DIRECTIONS: The required output is the exact run of lines below that opens at the line with "cell families (layout" and closes at the line with "global placement,0.01910,942,2.414,64.03".

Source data
=====

$ cat src/rtl/bit_word_packer.sv
// Packs a serial bit stream into DATA_W-bit words (MSB- or LSB-first) with early packet close
// and zero padding, buffering finished words in an OUT_DEPTH-entry circular queue.
module bit_word_packer #(
   parameter int unsigned DATA_W    = 16,
   parameter bit          MSB_FIRST = 1'b1,
   parameter int unsigned OUT_DEPTH = 2
) (
   input logic              clk,
   input logic              rst,
   bit_word_packer_if.slave bus
);
   localparam int unsigned CntW = $clog2(DATA_W);
   localparam int unsigned NbW  = $clog2(DATA_W + 1);
   localparam int unsigned PtrW = (OUT_DEPTH > 1) ? $clog2(OUT_DEPTH) : 1;
   localparam int unsigned OccW = $clog2(OUT_DEPTH + 1);

   logic [DATA_W-1:0] sr_q, sr_d;
   logic [CntW-1:0]   cnt_q, cnt_d;
   logic [PtrW-1:0]   wr_ptr_q, wr_ptr_d;
   logic [PtrW-1:0]   rd_ptr_q, rd_ptr_d;
   logic [OccW-1:0]   occ_q, occ_d;

   logic [DATA_W-1:0] mem_data_q  [OUT_DEPTH];
   logic [DATA_W-1:0] mem_data_d  [OUT_DEPTH];
   logic              mem_last_q  [OUT_DEPTH];
   logic              mem_last_d  [OUT_DEPTH];
   logic [NbW-1:0]    mem_nbits_q [OUT_DEPTH];
   logic [NbW-1:0]    mem_nbits_d [OUT_DEPTH];

   logic              full;
   logic              empty;
   logic              din_busy;
   logic              in_xfer;
   logic              out_xfer;
   logic              word_done;
   logic [CntW-1:0]   bit_pos;
   logic [DATA_W-1:0] word;

   function automatic logic [PtrW-1:0] ptr_inc(input logic [PtrW-1:0] p);
      return (p == PtrW'(OUT_DEPTH - 1)) ? '0 : p + PtrW'(1);
   endfunction

   // Handshake flags depend only on registered occupancy, never on dout_busy.
   assign full     = (occ_q == OccW'(OUT_DEPTH));
   assign empty    = (occ_q == '0);
   assign din_busy = rst | full;
   assign in_xfer  = bus.din_vld & ~din_busy;
   assign out_xfer = ~empty & ~bus.dout_busy;
   assign word_done = in_xfer & (bus.din_last | (cnt_q == CntW'(DATA_W - 1)));

   always_comb begin
      bit_pos = MSB_FIRST ? (CntW'(DATA_W - 1) - cnt_q) : cnt_q;
      word    = sr_q;
      word[bit_pos] = bus.din_data;
      sr_d    = sr_q;
      cnt_d   = cnt_q;
      if (in_xfer) begin
         if (word_done) begin
            sr_d  = '0;
            cnt_d = '0;
         end else begin
            sr_d  = word;
            cnt_d = cnt_q + CntW'(1);
         end
      end
   end

   always_comb begin
      mem_data_d  = mem_data_q;
      mem_last_d  = mem_last_q;
      mem_nbits_d = mem_nbits_q;
      wr_ptr_d    = wr_ptr_q;
      rd_ptr_d    = rd_ptr_q;
      occ_d       = occ_q;
      if (word_done) begin
         mem_data_d[wr_ptr_q]  = word;
         mem_last_d[wr_ptr_q]  = bus.din_last;
         mem_nbits_d[wr_ptr_q] = NbW'(cnt_q) + NbW'(1);
         wr_ptr_d              = ptr_inc(wr_ptr_q);
      end
      if (out_xfer) begin
         rd_ptr_d = ptr_inc(rd_ptr_q);
      end
      if (word_done && !out_xfer) begin
         occ_d = occ_q + OccW'(1);
      end else if (!word_done && out_xfer) begin
         occ_d = occ_q - OccW'(1);
      end
   end

   always_ff @(posedge clk) begin
      if (rst) begin
         sr_q     <= '0;
         cnt_q    <= '0;
         wr_ptr_q <= '0;
         rd_ptr_q <= '0;
         occ_q    <= '0;
      end else begin
         sr_q     <= sr_d;
         cnt_q    <= cnt_d;
         wr_ptr_q <= wr_ptr_d;
         rd_ptr_q <= rd_ptr_d;
         occ_q    <= occ_d;
      end
   end

   // Storage needs no reset: outputs are masked to zero while the queue is empty.
   always_ff @(posedge clk) begin
      mem_data_q  <= mem_data_d;
      mem_last_q  <= mem_last_d;
      mem_nbits_q <= mem_nbits_d;
   end

   assign bus.din_busy   = din_busy;
   assign bus.dout_vld   = ~empty;
   assign bus.dout_data  = empty ? '0 : mem_data_q[rd_ptr_q];
   assign bus.dout_last  = empty ? 1'b0 : mem_last_q[rd_ptr_q];
   assign bus.dout_nbits = empty ? '0 : mem_nbits_q[rd_ptr_q];

`ifndef SYNTHESIS
   a_occ_bound : assert property (@(posedge clk) disable iff (rst)
      occ_q <= OccW'(OUT_DEPTH));
   a_out_stable : assert property (@(posedge clk) disable iff (rst)
      (bus.dout_vld && bus.dout_busy) |=>
         (bus.dout_vld && $stable(bus.dout_data) && $stable(bus.dout_last)
          && $stable(bus.dout_nbits)));
`endif
endmodule
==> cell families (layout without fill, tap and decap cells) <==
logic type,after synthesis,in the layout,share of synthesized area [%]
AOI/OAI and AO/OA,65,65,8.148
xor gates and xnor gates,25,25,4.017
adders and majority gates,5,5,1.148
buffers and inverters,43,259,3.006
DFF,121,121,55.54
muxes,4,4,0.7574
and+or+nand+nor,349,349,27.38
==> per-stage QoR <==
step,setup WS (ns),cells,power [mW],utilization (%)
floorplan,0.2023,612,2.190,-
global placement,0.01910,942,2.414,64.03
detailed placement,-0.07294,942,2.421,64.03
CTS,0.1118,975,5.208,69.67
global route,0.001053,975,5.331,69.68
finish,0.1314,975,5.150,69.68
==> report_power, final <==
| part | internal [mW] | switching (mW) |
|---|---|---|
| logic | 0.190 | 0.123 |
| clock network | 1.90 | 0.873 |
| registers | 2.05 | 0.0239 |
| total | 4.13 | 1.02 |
### config.mk
export PLATFORM = sky130hd
export DESIGN_NAME = regbank_wb_scheduler
export DESIGN_NICKNAME = d
export VERILOG_FILES = /design/src/rtl/regbank_wb_scheduler.sv
export SDC_FILE = /design/constraint.sdc
export NUM_CORES = 1
export LEC_CHECK = 0
export CORE_MARGIN = 1.5
export CORE_UTILIZATION = 46
export CTS_CLUSTER_DIAMETER = 120
export DETAILED_ROUTE_END_ITERATION = 6
export PLACE_DENSITY = 0.79
export SLEW_MARGIN = 20
export SYNTH_ARGS = -nofsm -noshare
export SYNTH_HDL_FRONTEND = slang
export SYNTH_SLANG_ARGS = --single-unit
### constraint.sdc
create_clock -name clk -period 2.67 [get_ports clk]
set_input_delay 0.267 -clock clk [delete_from_list [all_inputs] [get_ports clk]]
set_output_delay 0.267 -clock clk [all_outputs]
set_load 0.01 [all_outputs]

=====

EXERCISE SOLUTION:
==> cell families (layout without fill, tap and decap cells) <==
logic type,after synthesis,in the layout,share of synthesized area [%]
AOI/OAI and AO/OA,65,65,8.148
xor gates and xnor gates,25,25,4.017
adders and majority gates,5,5,1.148
buffers and inverters,43,259,3.006
DFF,121,121,55.54
muxes,4,4,0.7574
and+or+nand+nor,349,349,27.38
==> per-stage QoR <==
step,setup WS (ns),cells,power [mW],utilization (%)
floorplan,0.2023,612,2.190,-
global placement,0.01910,942,2.414,64.03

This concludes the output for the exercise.